We all told her to break up with him, as she clearly wasn't happy. We figured, we're all 18 year olds, almost no one stays with their high school sweetheart forever. And eventually, when he started to also verbally abuse her, she did.
He didn't stop calling her, and it got worse. He started calling her late at night, drunk and wailing, wandering around their empty town and yelling at her for "abandoning" him. This became a near nightly occurrence, but my friend stood firm in her decision.
Then, one random Wednesday a couple of weeks later, she showed up at my dorm door sobbing. Her ex-boyfriend had stolen his father's gun, walked into her parents' backyard, and shot himself.
The entire town turned against my friend. She was berated and shunned by basically everyone she had grown up with, except her parents, directly blamed for "taking away" the future of a troubled young man who had repeatedly harmed her.

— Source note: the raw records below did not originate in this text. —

## src/hw/rtl/ehsd_pkg.sv

```systemverilog
// Shared types, codes and character helpers for the escape-hex stream decoder.
// No dependencies; imported by escape_hex_stream_decoder_core.
`default_nettype none

package ehsd_pkg;

  localparam logic [7:0]  ESC_MARK       = 8'h5F;
  localparam logic [7:0]  CHAR_NUL       = 8'h00;
  localparam logic [11:0] UNIT_LIMIT_RST = 12'd1023;

  localparam int OUT_DEPTH = 4;
  localparam int OUT_AW    = $clog2(OUT_DEPTH);
  localparam int OUT_CW    = $clog2(OUT_DEPTH + 1);

  typedef enum logic [1:0] {
    CFG_WIDE_MODE  = 2'd0,
    CFG_UNIT_LIMIT = 2'd1
  } cfg_index_t;

  typedef enum logic [2:0] {
    ST_OK      = 3'd0,
    ST_BAD_ESC = 3'd1,
    ST_ODD     = 3'd2,
    ST_LIMIT   = 3'd3,
    ST_CUT     = 3'd4
  } status_t;

  typedef enum logic [1:0] {
    PH_NONE   = 2'd0,
    PH_FIRST  = 2'd1,
    PH_SECOND = 2'd2
  } phase_t;

  typedef struct packed {
    logic [15:0] unit;
    logic        end_flag;
    logic [2:0]  status;
    logic [11:0] count;
  } res_t;

  function automatic logic is_hex(input logic [7:0] c);
    logic r;
    r = 1'b0;
    if (c inside {[8'h30:8'h39], [8'h41:8'h46], [8'h61:8'h66]}) begin
      r = 1'b1;
    end
    return r;
  endfunction

  function automatic logic [3:0] hex_val(input logic [7:0] c);
    logic [7:0] d;
    d = 8'h00;
    if (c inside {[8'h30:8'h39]}) begin
      d = c - 8'h30;
    end else if (c inside {[8'h61:8'h66]}) begin
      d = c - 8'h61 + 8'd10;
    end else if (c inside {[8'h41:8'h46]}) begin
      d = c - 8'h41 + 8'd10;
    end
    return d[3:0];
  endfunction

endpackage

`default_nettype wire

```

## src/hw/rtl/escape_hex_stream_decoder_core.sv

```systemverilog
// Escape-hex stream decoder core: escape state machine and result queue.
// Depends on ehsd_pkg.
//
// Usage:
//   in channel  : one ASCII character per beat (in_char); NUL ends a string.
//   out channel : one result per beat; a unit result carries a decoded byte
//                 or UTF-16 code unit, the end result (out_end = 1) carries
//                 the string status and unit count and is last of the string.
//   cfg channel : cfg_index 0 = wide_mode, 1 = unit_limit; always ready.
//                 Other indexes are ignored. Write only while idle.
// A result is written into the result queue as its character is taken.
// Throughput: one character per cycle while in_ready is high; the decode
// is a single pass of logic from the input port into a 4-entry result queue.
// A character can cause two results (NUL ending a byte-mode escape after
// one digit), so in_ready requires two free queue entries.
// Stall: while out_ready is low the queue fills and in_ready drops once
// fewer than two entries are free; nothing is lost.
// Reset: queue emptied, string state cleared, wide_mode = 0,
// unit_limit = 1023.
`default_nettype none

module escape_hex_stream_decoder_core (
  input  wire logic        clk,
  input  wire logic        rst,
  input  wire logic        in_valid,
  output logic             in_ready,
  input  wire logic [7:0]  in_char,
  output logic             out_valid,
  input  wire logic        out_ready,
  output logic [15:0]      out_unit,
  output logic             out_end,
  output logic [2:0]       out_status,
  output logic [11:0]      out_count,
  input  wire logic        cfg_valid,
  output logic             cfg_ready,
  input  wire logic [1:0]  cfg_index,
  input  wire logic [11:0] cfg_data
);
  import ehsd_pkg::*;

  // configuration
  logic        wide_mode;
  logic [11:0] unit_limit;

  // per-string state
  phase_t      escape_phase, escape_phase_next;
  logic [3:0]  first_nibble, first_nibble_next;
  logic [7:0]  low_byte, low_byte_next;
  logic        have_low, have_low_next;
  logic [11:0] unit_count, unit_count_next;
  status_t     stop_status, stop_status_next;

  // result queue
  res_t                q_mem [OUT_DEPTH];
  logic [OUT_AW-1:0]   wr_ptr, rd_ptr;
  logic [OUT_CW-1:0]   q_count, q_count_next;

  logic       in_fire, out_fire;
  logic [1:0] n_res;
  res_t       r0, r1;

  assign cfg_ready = 1'b1;
  assign in_ready  = (q_count <= OUT_CW'(OUT_DEPTH - 2));
  assign in_fire   = in_valid && in_ready;
  assign out_valid = (q_count != '0);
  assign out_fire  = out_valid && out_ready;

  assign out_unit   = q_mem[rd_ptr].unit;
  assign out_end    = q_mem[rd_ptr].end_flag;
  assign out_status = q_mem[rd_ptr].status;
  assign out_count  = q_mem[rd_ptr].count;

  always_ff @(posedge clk) begin
    if (rst) begin
      wide_mode  <= 1'b0;
      unit_limit <= UNIT_LIMIT_RST;
    end else if (cfg_valid) begin
      case (cfg_index)
        CFG_WIDE_MODE:  wide_mode  <= cfg_data[0];
        CFG_UNIT_LIMIT: unit_limit <= cfg_data;
        default: ;
      endcase
    end
  end

  // decode one character
  always_comb begin
    logic [7:0]  byte_val;
    logic        go;
    logic [11:0] cnt;
    status_t     st;

    escape_phase_next = escape_phase;
    first_nibble_next = first_nibble;
    low_byte_next     = low_byte;
    have_low_next     = have_low;
    unit_count_next   = unit_count;
    stop_status_next  = stop_status;
    n_res             = 2'd0;
    r0                = '0;
    r1                = '0;
    byte_val          = in_char;
    go                = 1'b0;
    cnt               = unit_count + 12'd1;
    st                = stop_status;

    if (in_char == CHAR_NUL) begin
      if (stop_status == ST_OK) begin
        if (wide_mode) begin
          if (escape_phase != PH_NONE) st = ST_BAD_ESC;
          else if (have_low)           st = ST_ODD;
        end else if (escape_phase == PH_FIRST) begin
          st = ST_CUT;
        end else if (escape_phase == PH_SECOND) begin
          // lenient: the single digit becomes a unit
          r0    = '{unit: {12'h000, first_nibble}, end_flag: 1'b0,
                    status: ST_OK, count: cnt};
          n_res = 2'd1;
          st    = ST_CUT;
        end
      end
      if (n_res == 2'd1) begin
        r1    = '{unit: 16'h0000, end_flag: 1'b1, status: st, count: cnt};
        n_res = 2'd2;
      end else begin
        r0    = '{unit: 16'h0000, end_flag: 1'b1, status: st,
                  count: unit_count};
        n_res = 2'd1;
      end
      escape_phase_next = PH_NONE;
      first_nibble_next = 4'h0;
      low_byte_next     = 8'h00;
      have_low_next     = 1'b0;
      unit_count_next   = 12'h000;
      stop_status_next  = ST_OK;
    end else if (stop_status != ST_OK) begin
      // ignore until NUL
    end else if (escape_phase == PH_NONE && (!wide_mode || !have_low) &&
                 unit_count >= unit_limit) begin
      stop_status_next = ST_LIMIT;
    end else begin
      if (escape_phase == PH_NONE) begin
        if (in_char == ESC_MARK) begin
          escape_phase_next = PH_FIRST;
        end else begin
          go = 1'b1;
        end
      end else if (wide_mode && !is_hex(in_char)) begin
        stop_status_next  = ST_BAD_ESC;
        escape_phase_next = PH_NONE;
      end else if (escape_phase == PH_FIRST) begin
        first_nibble_next = hex_val(in_char);
        escape_phase_next = PH_SECOND;
      end else begin
        byte_val          = {first_nibble, hex_val(in_char)};
        escape_phase_next = PH_NONE;
        go                = 1'b1;
      end

      if (go) begin
        if (!wide_mode) begin
          unit_count_next = cnt;
          r0    = '{unit: {8'h00, byte_val}, end_flag: 1'b0, status: ST_OK,
                    count: cnt};
          n_res = 2'd1;
        end else if (!have_low) begin
          low_byte_next = byte_val;
          have_low_next = 1'b1;
        end else begin
          have_low_next   = 1'b0;
          unit_count_next = cnt;
          r0    = '{unit: {byte_val, low_byte}, end_flag: 1'b0, status: ST_OK,
                    count: cnt};
          n_res = 2'd1;
        end
      end
    end
  end

  always_ff @(posedge clk) begin
    if (rst) begin
      escape_phase <= PH_NONE;
      first_nibble <= 4'h0;
      low_byte     <= 8'h00;
      have_low     <= 1'b0;
      unit_count   <= 12'h000;
      stop_status  <= ST_OK;
    end else if (in_fire) begin
      escape_phase <= escape_phase_next;
      first_nibble <= first_nibble_next;
      low_byte     <= low_byte_next;
      have_low     <= have_low_next;
      unit_count   <= unit_count_next;
      stop_status  <= stop_status_next;
    end
  end

  // queue storage: payload only, no reset
  always_ff @(posedge clk) begin
    if (in_fire && n_res != 2'd0) begin
      q_mem[wr_ptr] <= r0;
      if (n_res == 2'd2) begin
        q_mem[wr_ptr + OUT_AW'(1)] <= r1;
      end
    end
  end

  always_comb begin
    q_count_next = q_count;
    if (in_fire) q_count_next = q_count_next + OUT_CW'(n_res);
    if (out_fire) q_count_next = q_count_next - OUT_CW'(1);
  end

  always_ff @(posedge clk) begin
    if (rst) begin
      wr_ptr  <= '0;
      rd_ptr  <= '0;
      q_count <= '0;
    end else begin
      if (in_fire) wr_ptr <= wr_ptr + OUT_AW'(n_res);
      if (out_fire) rd_ptr <= rd_ptr + OUT_AW'(1);
      q_count <= q_count_next;
    end
  end

  a_queue_bound: assert property (@(posedge clk) disable iff (rst)
    q_count <= OUT_CW'(OUT_DEPTH))
    else $error("result queue overflow");

  a_stop_no_escape: assert property (@(posedge clk) disable iff (rst)
    stop_status != ST_OK |-> escape_phase == PH_NONE)
    else $error("escape pending after decode stopped");

  a_nul_clears: assert property (@(posedge clk) disable iff (rst)
    in_fire && in_char == CHAR_NUL |=>
      unit_count == 12'h000 && stop_status == ST_OK && !have_low)
    else $error("string state not cleared after NUL");

  a_end_unit_zero: assert property (@(posedge clk) disable iff (rst)
    out_valid && out_end |-> out_unit == 16'h0000)
    else $error("end result carries nonzero unit");

endmodule

`default_nettype wire
```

She was called all sorts of vile things by her ex-boyfriends family, who decided she was the root of all of his troubles so that they wouldn't have to reflect on the environment they created and how it may have shaped this man's self image. No one even told her when they decided to have a funeral for him.
My friend is the sweetest, kindest person on the planet. She was beyond devastated. In order to paint her as an unfeeling monster, you would need to ignore how far she was pushed before she had the courage to break up with him. He was a troubled kid, but he knew what he was doing.
Grief is a complicated thing, especially grieving a human being because humans are complicated, and you can hold multiple perceptions of someone at the same time. But suicide is never, not EVER, anyone else's fault. Even if he had been the perfect boyfriend and she broke up with him for no reason, it still wouldn't have been her fault. If there is someone you're thinking about blaming, I would bet anything that they've already blamed themselves a million times over. There are so many ways that an abuser can ensure that they terrorize their victims for the rest of their lives. Unfortunately, suicide is sometimes one of them. Have compassion for the people on the other side of this tragedy. You don't understand what they're going through and you hopefully never will.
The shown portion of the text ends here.